The presentation discusses the importance of privacy and security on the internet, particularly in relation to surveillance and censorship infrastructure. It highlights the need for safe tools that do not enable governments to harm people and the role of Tor in achieving this goal.
- Misconfigured FTP server in Syria with gigabytes of blue code logs found by Anonymous from Telecomix
- Blue code sold to Dubai and resold to Syria, despite Syria being on the list of places American companies are not supposed to sell to
- Blue code lied about their involvement and cooperation in the investigation
- Symantec now runs the surveillance and censorship infrastructure in Syria
- Discussion on the need for safe tools that do not enable governments to harm people
- Importance of educating people about Tor and privacy on the internet
- Running a bug smash fund to fix bugs and make Tor more reliable
The speaker had an interesting meeting with the person in charge of the Tunisia internet after their revolution. He admitted to using Smart Filter and paying a million dollars a year for it, but also expressed frustration at the amount of money being spent on censorship instead of food for the country. The Smart Filter operation was outsourced to a foreign company, which the speaker assumes is in France.

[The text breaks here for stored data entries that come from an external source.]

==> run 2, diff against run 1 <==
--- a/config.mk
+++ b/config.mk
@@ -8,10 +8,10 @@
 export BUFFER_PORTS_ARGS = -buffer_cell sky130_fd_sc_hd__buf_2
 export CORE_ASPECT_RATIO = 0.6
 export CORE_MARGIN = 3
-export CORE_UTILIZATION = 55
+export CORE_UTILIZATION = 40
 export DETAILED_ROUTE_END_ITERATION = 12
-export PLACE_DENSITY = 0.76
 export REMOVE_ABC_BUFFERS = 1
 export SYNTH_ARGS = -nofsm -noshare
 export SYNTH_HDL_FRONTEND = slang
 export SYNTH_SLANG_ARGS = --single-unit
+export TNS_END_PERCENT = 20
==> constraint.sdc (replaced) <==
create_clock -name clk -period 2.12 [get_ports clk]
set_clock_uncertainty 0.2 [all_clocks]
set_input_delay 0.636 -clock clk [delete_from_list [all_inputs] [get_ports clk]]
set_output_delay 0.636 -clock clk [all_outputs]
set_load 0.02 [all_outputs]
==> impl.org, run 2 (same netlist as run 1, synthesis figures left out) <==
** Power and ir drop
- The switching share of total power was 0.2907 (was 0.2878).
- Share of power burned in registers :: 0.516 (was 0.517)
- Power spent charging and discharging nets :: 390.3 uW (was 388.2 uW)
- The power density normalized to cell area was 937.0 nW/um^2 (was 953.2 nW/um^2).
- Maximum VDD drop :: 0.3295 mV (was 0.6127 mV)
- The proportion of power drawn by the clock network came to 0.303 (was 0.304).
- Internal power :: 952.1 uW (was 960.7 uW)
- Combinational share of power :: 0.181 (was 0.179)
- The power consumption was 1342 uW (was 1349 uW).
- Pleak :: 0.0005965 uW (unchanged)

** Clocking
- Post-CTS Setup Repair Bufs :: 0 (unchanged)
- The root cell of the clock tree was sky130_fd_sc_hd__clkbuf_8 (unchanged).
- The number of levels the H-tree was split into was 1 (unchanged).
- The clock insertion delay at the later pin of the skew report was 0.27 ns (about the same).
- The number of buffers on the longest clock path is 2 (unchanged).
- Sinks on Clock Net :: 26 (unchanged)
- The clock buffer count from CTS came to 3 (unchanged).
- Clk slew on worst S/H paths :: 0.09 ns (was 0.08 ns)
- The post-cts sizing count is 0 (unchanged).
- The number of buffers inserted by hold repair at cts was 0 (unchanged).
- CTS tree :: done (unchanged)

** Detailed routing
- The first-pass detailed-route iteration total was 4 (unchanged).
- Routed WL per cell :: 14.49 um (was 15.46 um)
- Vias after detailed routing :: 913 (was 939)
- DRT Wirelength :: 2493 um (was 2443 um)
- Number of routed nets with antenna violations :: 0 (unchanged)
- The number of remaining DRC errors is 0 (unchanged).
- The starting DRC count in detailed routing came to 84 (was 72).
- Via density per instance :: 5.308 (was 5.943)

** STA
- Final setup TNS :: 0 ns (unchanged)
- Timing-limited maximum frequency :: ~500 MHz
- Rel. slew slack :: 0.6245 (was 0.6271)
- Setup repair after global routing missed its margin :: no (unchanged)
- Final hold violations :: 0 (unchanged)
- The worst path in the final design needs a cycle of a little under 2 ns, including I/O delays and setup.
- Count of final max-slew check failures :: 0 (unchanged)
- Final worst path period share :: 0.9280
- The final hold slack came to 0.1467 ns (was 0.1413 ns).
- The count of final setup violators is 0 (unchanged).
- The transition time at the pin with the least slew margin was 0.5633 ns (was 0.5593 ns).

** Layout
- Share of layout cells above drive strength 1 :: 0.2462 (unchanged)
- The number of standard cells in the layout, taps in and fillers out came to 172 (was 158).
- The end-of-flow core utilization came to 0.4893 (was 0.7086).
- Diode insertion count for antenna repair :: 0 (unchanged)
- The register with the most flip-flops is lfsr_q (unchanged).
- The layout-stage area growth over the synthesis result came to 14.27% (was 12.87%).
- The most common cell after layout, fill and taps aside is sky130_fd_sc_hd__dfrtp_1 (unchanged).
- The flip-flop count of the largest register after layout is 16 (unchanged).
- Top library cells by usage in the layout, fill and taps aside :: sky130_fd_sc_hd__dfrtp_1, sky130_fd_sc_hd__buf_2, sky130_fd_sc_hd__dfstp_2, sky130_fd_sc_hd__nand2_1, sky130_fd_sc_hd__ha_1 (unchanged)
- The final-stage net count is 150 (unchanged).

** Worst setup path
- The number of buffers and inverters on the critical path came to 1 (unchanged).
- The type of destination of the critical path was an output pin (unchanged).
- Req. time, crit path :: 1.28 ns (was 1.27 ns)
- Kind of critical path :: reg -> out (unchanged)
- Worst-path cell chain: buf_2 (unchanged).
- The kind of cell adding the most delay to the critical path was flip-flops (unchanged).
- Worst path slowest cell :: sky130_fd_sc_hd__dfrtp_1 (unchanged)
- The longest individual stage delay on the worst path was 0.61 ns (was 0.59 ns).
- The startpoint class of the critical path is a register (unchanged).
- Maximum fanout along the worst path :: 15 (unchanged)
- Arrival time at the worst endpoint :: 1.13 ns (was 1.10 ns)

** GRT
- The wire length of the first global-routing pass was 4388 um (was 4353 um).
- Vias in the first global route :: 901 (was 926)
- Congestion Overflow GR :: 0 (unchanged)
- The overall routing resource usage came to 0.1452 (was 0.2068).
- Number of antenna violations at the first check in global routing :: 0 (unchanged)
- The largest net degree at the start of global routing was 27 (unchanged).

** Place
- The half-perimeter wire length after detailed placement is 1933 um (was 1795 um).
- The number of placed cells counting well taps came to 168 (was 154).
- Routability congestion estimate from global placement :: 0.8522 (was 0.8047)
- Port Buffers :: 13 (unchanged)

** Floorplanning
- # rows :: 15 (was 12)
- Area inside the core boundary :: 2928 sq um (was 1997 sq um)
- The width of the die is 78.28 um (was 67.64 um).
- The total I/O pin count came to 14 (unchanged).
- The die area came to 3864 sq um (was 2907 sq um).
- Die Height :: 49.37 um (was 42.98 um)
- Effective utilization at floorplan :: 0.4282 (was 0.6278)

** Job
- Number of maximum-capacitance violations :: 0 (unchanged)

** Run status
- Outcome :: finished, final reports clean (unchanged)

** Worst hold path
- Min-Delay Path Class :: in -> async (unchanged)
File: src/rtl/alu_arbiter.sv
// alu_arbiter: two-requester round-robin front end for the shared ALU.
// It takes one request at a time, issues it to the ALU with a start/done
// handshake and returns the result and flags to the requester that was granted.
// Requests with an invalid op code, and ALU operations that run too long, are
// answered locally with an error response.
module alu_arbiter #(
  parameter int unsigned WIDTH   = 16,
  parameter logic [7:0]  TIMEOUT = 8'd255
) (
  input  logic             CLK,
  input  logic             RST,
  input  logic [1:0]       req_valid,
  output logic [1:0]       req_ready,
  input  logic [WIDTH-1:0] req0_a,
  input  logic [WIDTH-1:0] req0_b,
  input  logic [3:0]       req0_op,
  input  logic [WIDTH-1:0] req1_a,
  input  logic [WIDTH-1:0] req1_b,
  input  logic [3:0]       req1_op,
  output logic [1:0]       rsp_valid,
  input  logic [1:0]       rsp_ready,
  output logic [WIDTH-1:0] rsp_result,
  output logic [3:0]       rsp_flags,
  output logic             rsp_err,
  output logic [WIDTH-1:0] alu_a,
  output logic [WIDTH-1:0] alu_b,
  output logic [3:0]       alu_op,
  output logic             alu_start,
  input  logic             alu_done,
  input  logic [WIDTH-1:0] alu_result,
  input  logic [3:0]       alu_flags
);

  typedef enum logic [1:0] {IDLE, ISSUE, WAIT, RESP} state_t;

  localparam logic [3:0] OP_MAX = 4'd9;

  state_t           state_q, state_d;
  logic             last_grant_q, last_grant_d;
  logic             grant_q, grant_d;
  logic [7:0]       cnt_q, cnt_d;
  logic [WIDTH-1:0] alu_a_q, alu_a_d;
  logic [WIDTH-1:0] alu_b_q, alu_b_d;
  logic [3:0]       alu_op_q, alu_op_d;
  logic             alu_start_q, alu_start_d;
  logic [1:0]       rsp_valid_q, rsp_valid_d;
  logic [WIDTH-1:0] rsp_result_q, rsp_result_d;
  logic [3:0]       rsp_flags_q, rsp_flags_d;
  logic             rsp_err_q, rsp_err_d;

  logic             grant_sel;
  logic             accept;
  logic [1:0]       sel_onehot;
  logic [1:0]       rsp_onehot;
  logic [WIDTH-1:0] sel_a;
  logic [WIDTH-1:0] sel_b;
  logic [3:0]       sel_op;
  logic             timeout_hit;
  logic             rsp_taken;

  // Arbitration: sole valid requester wins, a tie goes to the one not served last.
  always_comb begin
    grant_sel = 1'b0;
    case (req_valid)
      2'b10:   grant_sel = 1'b1;
      2'b11:   grant_sel = ~last_grant_q;
      default: grant_sel = 1'b0;
    endcase
    accept      = (state_q == IDLE) && (|req_valid) && !RST;
    sel_onehot  = grant_sel ? 2'b10 : 2'b01;
    req_ready   = accept ? sel_onehot : 2'b00;
    sel_a       = grant_sel ? req1_a  : req0_a;
    sel_b       = grant_sel ? req1_b  : req0_b;
    sel_op      = grant_sel ? req1_op : req0_op;
    rsp_onehot  = grant_q ? 2'b10 : 2'b01;
    timeout_hit = (cnt_q == (TIMEOUT - 8'd1));
    rsp_taken   = grant_q ? rsp_ready[1] : rsp_ready[0];
  end

  // State register; reset drops any request in flight.
  always_ff @(posedge CLK or posedge RST) begin
    if (RST) state_q <= IDLE;
    else     state_q <= state_d;
  end

  // Next-state logic for the issue/wait/respond sequence.
  always_comb begin
    state_d = state_q;
    case (state_q)
      IDLE:    if (accept) state_d = (sel_op <= OP_MAX) ? ISSUE : RESP;
      ISSUE:   state_d = WAIT;
      WAIT:    if (alu_done || timeout_hit) state_d = RESP;
      RESP:    if (rsp_taken) state_d = IDLE;
      default: state_d = IDLE;
    endcase
  end

  // Datapath next values: latch the request, pulse start, capture or fake the response.
  always_comb begin
    last_grant_d = last_grant_q;
    grant_d      = grant_q;
    cnt_d        = cnt_q;
    alu_a_d      = alu_a_q;
    alu_b_d      = alu_b_q;
    alu_op_d     = alu_op_q;
    alu_start_d  = 1'b0;
    rsp_valid_d  = rsp_valid_q;
    rsp_result_d = rsp_result_q;
    rsp_flags_d  = rsp_flags_q;
    rsp_err_d    = rsp_err_q;
    case (state_q)
      IDLE: begin
        if (accept) begin
          last_grant_d = grant_sel;
          grant_d      = grant_sel;
          alu_a_d      = sel_a;
          alu_b_d      = sel_b;
          alu_op_d     = sel_op;
          if (sel_op <= OP_MAX) begin
            alu_start_d = 1'b1;
          end else begin
            rsp_valid_d  = sel_onehot;
            rsp_result_d = '0;
            rsp_flags_d  = 4'b0000;
            rsp_err_d    = 1'b1;
          end
        end
      end
      ISSUE: begin
        cnt_d = 8'd0;
      end
      WAIT: begin
        if (alu_done) begin
          rsp_valid_d  = rsp_onehot;
          rsp_result_d = alu_result;
          rsp_flags_d  = alu_flags;
          rsp_err_d    = 1'b0;
        end else if (timeout_hit) begin
          rsp_valid_d  = rsp_onehot;
          rsp_result_d = '0;
          rsp_flags_d  = 4'b0000;
          rsp_err_d    = 1'b1;
        end else begin
          cnt_d = cnt_q + 8'd1;
        end
      end
      RESP: begin
        if (rsp_taken) rsp_valid_d = 2'b00;
      end
      default: begin
        rsp_valid_d = 2'b00;
      end
    endcase
  end

  // Datapath registers; every output except req_ready comes straight from a flop.
  always_ff @(posedge CLK or posedge RST) begin
    if (RST) begin
      last_grant_q <= 1'b1;
      grant_q      <= 1'b0;
      cnt_q        <= 8'd0;
      alu_a_q      <= '0;
      alu_b_q      <= '0;
      alu_op_q     <= 4'd0;
      alu_start_q  <= 1'b0;
      rsp_valid_q  <= 2'b00;
      rsp_result_q <= '0;
      rsp_flags_q  <= 4'd0;
      rsp_err_q    <= 1'b0;
    end else begin
      last_grant_q <= last_grant_d;
      grant_q      <= grant_d;
      cnt_q        <= cnt_d;
      alu_a_q      <= alu_a_d;
      alu_b_q      <= alu_b_d;
      alu_op_q     <= alu_op_d;
      alu_start_q  <= alu_start_d;
      rsp_valid_q  <= rsp_valid_d;
      rsp_result_q <= rsp_result_d;
      rsp_flags_q  <= rsp_flags_d;
      rsp_err_q    <= rsp_err_d;
    end
  end

  assign alu_a      = alu_a_q;
  assign alu_b      = alu_b_q;
  assign alu_op     = alu_op_q;
  assign alu_start  = alu_start_q;
  assign rsp_valid  = rsp_valid_q;
  assign rsp_result = rsp_result_q;
  assign rsp_flags  = rsp_flags_q;
  assign rsp_err    = rsp_err_q;

endmodule
$ cat config.mk
export PLATFORM = sky130hd
export DESIGN_NAME = load_extend_ctrl
export DESIGN_NICKNAME = d
export VERILOG_FILES = /design/src/rtl/load_extend_ctrl.sv
export SDC_FILE = /design/constraint.sdc
export NUM_CORES = 1
export LEC_CHECK = 0
export ABC_AREA = 1
export BUFFER_PORTS_ARGS = -buffer_cell sky130_fd_sc_hd__buf_4
export CORE_MARGIN = 8
export CORE_UTILIZATION = 44
export CTS_BUF_LIST = sky130_fd_sc_hd__clkbuf_16
export CTS_CLUSTER_SIZE = 14
export DETAILED_ROUTE_END_ITERATION = 16
export GPL_ROUTABILITY_DRIVEN = 1
export PLACE_DENSITY = 0.84
export SYNTH_ARGS = -nofsm -noshare
export SYNTH_HDL_FRONTEND = slang
export SYNTH_SLANG_ARGS = --single-unit
$ cat constraint.sdc
create_clock -name clk -period 1.8 [get_ports clk]
set_clock_uncertainty 0.2 [all_clocks]
set_input_delay 0.09 -clock clk [delete_from_list [all_inputs] [get_ports clk]]
set_output_delay 0.09 -clock clk [all_outputs]
set_load 0.01 [all_outputs]
$ cat src/rtl/load_extend_ctrl.sv
// rtl/load_extend_ctrl.sv - load sequencer: alignment check, aligned word read with timeout, lane select and extension
module load_extend_ctrl #(
  parameter int TIMEOUT = 16,
  parameter int CNT_W   = 8
) (
  input  logic        clk,
  input  logic        rst_n,
  input  logic        req_valid,
  output logic        req_ready,
  input  logic [31:0] req_addr,
  input  logic [1:0]  req_size,
  input  logic        req_signed,
  output logic        mem_req,
  output logic [31:0] mem_addr,
  input  logic        mem_ack,
  input  logic [31:0] mem_rdata,
  output logic        rsp_valid,
  input  logic        rsp_ready,
  output logic [31:0] rsp_data,
  output logic        rsp_err
);

  typedef enum logic [1:0] {
    IDLE,
    WAIT_MEM,
    RESP
  } state_t;

  localparam logic [1:0]       SZ_BYTE  = 2'd0;
  localparam logic [1:0]       SZ_HALF  = 2'd1;
  localparam logic [1:0]       SZ_WORD  = 2'd2;
  localparam logic [CNT_W-1:0] CNT_LAST = CNT_W'(TIMEOUT - 1);

  state_t           state;
  logic [1:0]       lane;
  logic [1:0]       size;
  logic             sgn;
  logic [CNT_W-1:0] cnt;
  logic             fault;
  logic [7:0]       byte_sel;
  logic [15:0]      half_sel;
  logic [31:0]      ext_data;

  assign req_ready = (state == IDLE);

  always_comb begin
    fault = 1'b0;
    case (req_size)
      SZ_BYTE: fault = 1'b0;
      SZ_HALF: fault = req_addr[0];
      SZ_WORD: fault = |req_addr[1:0];
      default: fault = 1'b1;
    endcase
  end

  // Lane selection uses the offset latched at acceptance, not the live request bus.
  always_comb begin
    byte_sel = 8'h00;
    case (lane)
      2'd0:    byte_sel = mem_rdata[7:0];
      2'd1:    byte_sel = mem_rdata[15:8];
      2'd2:    byte_sel = mem_rdata[23:16];
      default: byte_sel = mem_rdata[31:24];
    endcase
    half_sel = lane[1] ? mem_rdata[31:16] : mem_rdata[15:0];
    ext_data = mem_rdata;
    case (size)
      SZ_BYTE: ext_data = {{24{sgn & byte_sel[7]}}, byte_sel};
      SZ_HALF: ext_data = {{16{sgn & half_sel[15]}}, half_sel};
      default: ext_data = mem_rdata;
    endcase
  end

  always_ff @(posedge clk) begin
    if (!rst_n) begin
      state     <= IDLE;
      lane      <= 2'd0;
      size      <= 2'd0;
      sgn       <= 1'b0;
      cnt       <= '0;
      mem_req   <= 1'b0;
      mem_addr  <= 32'h0;
      rsp_valid <= 1'b0;
      rsp_data  <= 32'h0;
      rsp_err   <= 1'b0;
    end else begin
      case (state)
        IDLE: begin
          if (req_valid) begin
            lane <= req_addr[1:0];
            size <= req_size;
            sgn  <= req_signed;
            if (fault) begin
              rsp_data  <= 32'h0;
              rsp_err   <= 1'b1;
              rsp_valid <= 1'b1;
              state     <= RESP;
            end else begin
              mem_addr <= {req_addr[31:2], 2'b00};
              mem_req  <= 1'b1;
              cnt      <= '0;
              state    <= WAIT_MEM;
            end
          end
        end
        WAIT_MEM: begin
          // An ack arriving on the last counted cycle still completes the load.
          if (mem_ack) begin
            rsp_data  <= ext_data;
            rsp_err   <= 1'b0;
            rsp_valid <= 1'b1;
            mem_req   <= 1'b0;
            state     <= RESP;
          end else if (cnt == CNT_LAST) begin
            rsp_data  <= 32'h0;
            rsp_err   <= 1'b1;
            rsp_valid <= 1'b1;
            mem_req   <= 1'b0;
            state     <= RESP;
          end else begin
            cnt <= cnt + CNT_W'(1);
          end
        end
        RESP: begin
          if (rsp_ready) begin
            rsp_valid <= 1'b0;
            state     <= IDLE;
          end
        end
        default: state <= IDLE;
      endcase
    end
  end

endmodule

== Word level (Yosys, flattened, before mapping) ==
Cells that the tools add are included.
Cells by class
  add/sub/neg operators: 1
  equal/unequal tests: 15
  mux-type cells: 33
  bitwise gates (word level): 3
  reduce and logical (&&, ||, !) cells: 14
Operators with widths (count)
  32-bit 2-to-1 mux: 4
  32-bit one-hot mux with 2 select lines: 2
  8-bit 2-to-1 mux: 4
  8-bit one-hot mux with 3 select lines: 1
  16-bit 2-to-1 mux: 1
  8-bit one-hot mux with 2 select lines: 1
  1-bit 2-to-1 mux: 10
  2-bit 2-to-1 mux: 5
  2-bit inequality test (second input constant): 5
  5-bit AND reduction: 2
  8-bit by 1-bit adder with 8-bit output (second input constant): 1
  2-bit by 1-bit == test with 1-bit output (second input constant): 4
  8-bit by 4-bit == test with 1-bit output (second input constant): 1
  2-bit logical NOT: 4
  4-bit AND reduction: 2
  2-bit == test (second input constant): 3
  1-bit one-hot mux with 3 select lines: 2
  2-bit one-hot mux with 3 select lines: 1
  3-bit AND reduction: 2
  1-bit one-hot mux with 2 select lines: 2
  3-bit inequality test (second input constant): 1
  3-bit nonzero test: 1
  1-bit AND: 2
  2-bit by 1-bit inequality test with 1-bit output (second input constant): 1
  4 further kinds: 4
Storage, ports and cells
  register bits after elaboration: 80
  bits of input ports: 72
  output and inout port bits: 68
  logic and storage cells: 76

== Logic depth before layout (Yosys ltp) ==
  depth in word-level cells: 6
  depth in mapped cells: 10
  gate-level depth less buffers: 9

== Least setup slack after synthesis ==
Ideal clock, no wire load.
  path type: register to register
  from: register cnt[0]
  to: register cnt[6]
  setup time: 0.115 ns
  arrival time: 1.379 ns
  required time: 1.485 ns
  setup slack: 0.106 ns
  cell stages (with the launch flop): 10
  buffers on the path: 1
  period minus slack after synthesis: 1.694 ns
  cell sequence: dfxtp_1 -> ha_1 -> nand2_1 -> inv_1 -> nand2_1 -> o21ai_4 -> nand2_1 -> buf_4 -> a21oi_1 -> nor2_1
Between the ends
  cells in the longest elaborated chain, start to end: 4
  elaborated cells on any way between the ends: 7
  those cells by class: add/sub: 1; eq/ne: 2; mux: 3; reduce/logical: 1
RTL lines
  start: declaration: line 38  | logic [CNT_W-1:0] cnt;
  start signal: assignment: line 121  | cnt <= cnt + CNT_W'(1);
  8-bit by 1-bit adder with 8-bit output: line 121
  8-bit 2-to-1 mux: line 114  | end else if (cnt == CNT_LAST) begin
  8-bit 2-to-1 mux: line 108  | if (mem_ack) begin
  8-bit one-hot mux with 2 select lines: line 87  | case (state)
Parallel ways exist; a longest one is shown, timed or not. The select of a mux whose other input is x is not followed.
A chain may end at the register's enable or synchronous reset.

== Worst setup path in the final report ==
  from: register cnt[1]
  to: register cnt[1]
Same word-level chain as after synthesis.

==> impl_metrics.tcl <==
set metrics [dict create \
    status "finished, final reports clean" \
    yosys-top-cells-count "nand2_1 (125), a21oi_1 (89), dfxtp_1 (80)" \
    clk_latency_ns 0.33 \
    top_usage_layer "met2" \
    grt.total_usage_pct 21.4 \
    post-route-drc-count 0 \
    hpwl_mm 8.24 \
    portBuffers 137 \
    grt_setup_unrepaired "yes" \
    synthToLayoutAreaGrowth_pct 57.4 \
    final_antenna_net_count 0 \
    synth_ff_type "dfxtp_1" \
    min_period_ns 1.73 \
    clockBufferDepth 2 \
    final_hold_viol_count 0 \
    criticalPathCategory "reg2reg" \
    core_um2 8220 \
    wl_per_cell_um 14.9 \
    drtIter0Drc 176 \
    numCtsBuffers 9 \
    first_pass_iters 4 \
    p_int_mw 3.58 \
    postSynthCellCount 539 \
    fin_tns_setup_ns 0 \
    max_stage_delay_ns 0.35 \
    antenna_found_initial 0 \
    grt_pass1_vias 4240 \
    setup.worst_path.start_class "flip-flop" \
    synthArstFlopShare_pct 0 \
    cp-end-kind "flip-flop" \
    grt_max_degree 61 \
    htreeDepth 3 \
    yosysSeqAreaShare_pct 42.8 \
    place_ws_ns -0.00259 \
    cp_max_fo 8 \
    avgSynthCellArea_um2 6.94 \
    cp_slowest_cell "dfxtp_2" \
    synth_seq_cells 80 \
    grt_pass1_wl_mm 20.4 \
    synth_area_leaders "dfxtp_1 (43%), nand2_1 (13%), a21oi_1 (12%)" \
    drive_above_1_share_pct 26.5 \
    die_h_um 108 \
    slew_viol_final 0 \
    synth_edf_count 0 \
    path_cells "ha_2 > nand2_1 > inv_2 > nand2_2 > o21ai_4 > nand2_2 > buf_6 > nor2_1 > nor3_2" \
    switchingPower_mw 1.34 \
    drt_wl_total_mm 12.6 \
    finalNonFillerCells 849 \
    via_per_inst 5.03 \
    synth_top_cell_by_area "dfxtp_1" \
    nets 812 \
    cp_top_family "simple AND/OR/NAND/NOR gates" \
    power_density_nw_per_um2 835 \
    die_area_um2 11700 \
    cp.arrival_ns 1.75 \
    via_count 4273 \
    hold_path.class "in2reg" \
    crit_required_ns 1.82 \
    gp_congestion 0.889 \
    cts.sinks 80 \
    synth_warnings 0 \
    rows 33 \
    power.total_mw 4.92 \
    clk_pin_slew_ns 0.06 \
    period_share_pct 96.4 \
    gr-usage-met3_pct 7.67 \
    cts_tree "yes" \
    comb_power_share_pct 21.5 \
    seqPwrFrac_pct 39.6 \
    cap_violations 0 \
    synth.most_common_cell "nand2_1" \
    overflow 0 \
    peakVddDrop_mv 0.925 \
    fin_ws_ns 0.0651 \
    antenna_cells 0 \
    root_buffer "clkbuf_16" \
    setup_viol 0 \
    cp_common_cell "nand2_2" \
    die_x_um 108 \
    use_met2_pct 35.6 \
    synth_top_area_share_pct 42.8 \
    placed_cells 763 \
    cp_num_buf_inv 2 \
    start_util_pct 45.5 \
    max_freq_ghz 0.576 \
    power_leakage_nw 2.67 \
    syn_area_um2 3740 \
    pwr-share-clk_pct 38.9 \
    switching_share_pct 27.2 \
    synth_cell_types 32 \
    boundaryPins 140 \
    use_met1_pct 24.2 \
]
-- registers in the layout, indices dropped and copies added, names as in the netlist --
| signal | flops |
|---|---|
| rsp_err | 1 |
| mem_addr | 30 |
| rsp_data | 32 |
| rsp_valid | 1 |
| mem_req | 1 |
| size | 2 |
| sgn | 1 |
| cnt | 8 |
| state | 2 |
| lane | 2 |
-- power groups by stage --
| stage | sequential, mW | combinational [mW] | clock (mW) |
|---|---|---|---|
| after global routing | 1.96 | 1.16 | 2.03 |
| after floorplan | 2.01 | 0.497 | 0 |
| after global placement | 1.98 | 0.874 | 0 |
| final | 1.95 | 1.06 | 1.91 |
| after CTS | 1.94 | 1.02 | 1.95 |
| after detailed placement | 1.98 | 0.892 | 0 |
-- what timing repair did --
action                                  CTS  global route
gates resized for setup                   0            32
endpoints found under the setup margin    8            71
pin swaps                                 1             4
hold buffers                             67             0
hold endpoints to repair                 69             0
buffers inserted                          1             2
-- per-stage QoR --
stage | hold slack, ns | area (um2) | utilization, %
3_5_place_dp | 0.167 | 4830 | 58.8
3_3_place_gp | 0.154 | 4830 | 58.8
5_1_grt | 0.0153 | 5890 | 71.7
4_1_cts | 0.00532 | 5820 | 70.9
6_report | 0.0150 | 5890 | 71.7
2_1_floorplan | 0.0553 | 3740 | -
-- final cells by class --
class | count | area [um2]
multi-input combinational | 364 | 1760
inverter | 65 | 244
clock buffer | 9 | 225
fill | 594 | 2330
timing repair buffer | 219 | 1840
tap | 105 | 131
sequential | 80 | 1600
clock inverter | 7 | 87.6
-- kinds of logic after synthesis --
kind of cell	after synthesis	share of synthesized area, %
simple gates	210	24.2
compound gates	149	20.9
other cells	1	0.100
fa+ha+maj	1	0.334
xor+xnor	2	0.468
flops	80	42.8
buf+inv	96	11.2
-- per-layer routing --
metal / up-vias / part of all wire (%)
met2: 193 / 46
met5: - / 0
met4: 0 / 2.4
met3: 24 / 11
li1: 2125 / -
met1: 1931 / 40
-- layout by cell type, fill, tap and decap left out, types with 2 or more instances in the layout --
cell,Yosys,final
a21oi_1,89,87
a21oi_2,2,4
buf_12,0,2
buf_4,4,149
bufinv_16,0,2
clkbuf_16,0,9
clkinv_1,1,2
conb_1,1,2
dfxtp_1,80,78
dfxtp_2,0,2
dlygate4sd3_1,0,67
inv_1,61,61
inv_2,3,5
nand2_1,125,122
nand2_2,2,5
nand3_1,17,17
nand3_4,3,3
nand4_1,3,3
nor2_1,50,50
nor2_2,3,2
nor2_4,2,3
o211ai_1,6,6
o21ai_0,48,34
o21ai_1,1,13
o21ai_2,0,2
or2_2,2,2
-- final timing paths --
| kind | startpoint | end | slack, ns | cells after the start |
|---|---|---|---|---|
| max | cnt[1]$_SDFFE_PN0P_ | cnt[1]$_SDFFE_PN0P_ | 0.07 | 9 |
| min | mem_rdata[16] | rsp_data[0]$_SDFFE_PN0P_ | 0.01 | 5 |
| max reg2reg | cnt[1]$_SDFFE_PN0P_ | cnt[1]$_SDFFE_PN0P_ | 0.07 | 9 |
| min reg2reg | mem_addr[17]$_SDFFE_PN0P_ | mem_addr[17]$_SDFFE_PN0P_ | 0.24 | 2 |
-- tightest hold or removal path, cell delays in order --
cell and delay [ns]:
buf_4 0.12, nand2_1 0.07, nand3_1 0.08, o211ai_1 0.08, a21oi_1 0.06
No activity file was read; power rests on OpenSTA's default activity.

Tor is a free-software anonymizing network that helps people around the world use the Internet in safety. But who cares how good Tor's privacy is, if your government prevents you from reaching the Tor network?
In the beginning, some countries filtered torproject.org by DNS (so we made website mirrors and an email autoresponder for downloading Tor), and then some countries blocked Tor relays by IP address (so we developed bridges, which are essentially unlisted relays), and then some countries blocked Tor traffic by Deep Packet Inspection (so we developed pluggable transports to transform Tor flows into benign-looking traffic).
Then things got weird, with China's nationwide active probing infrastructure to enumerate bridges, with Amazon rolling over to Russia's threats when Telegram used "domain fronting" to get around blocking, with Turkey blocking Tor traffic by DPI in more subtle ways, with Venezuela and Ethiopia and Iran trying new tricks, and more.
In this talk I'll get you up to speed on all the ways governments have tried to block Tor, walk through our upcoming steps to stay ahead of the arms race, and give you some new—easier—ways that let you help censored users reach the internet safely.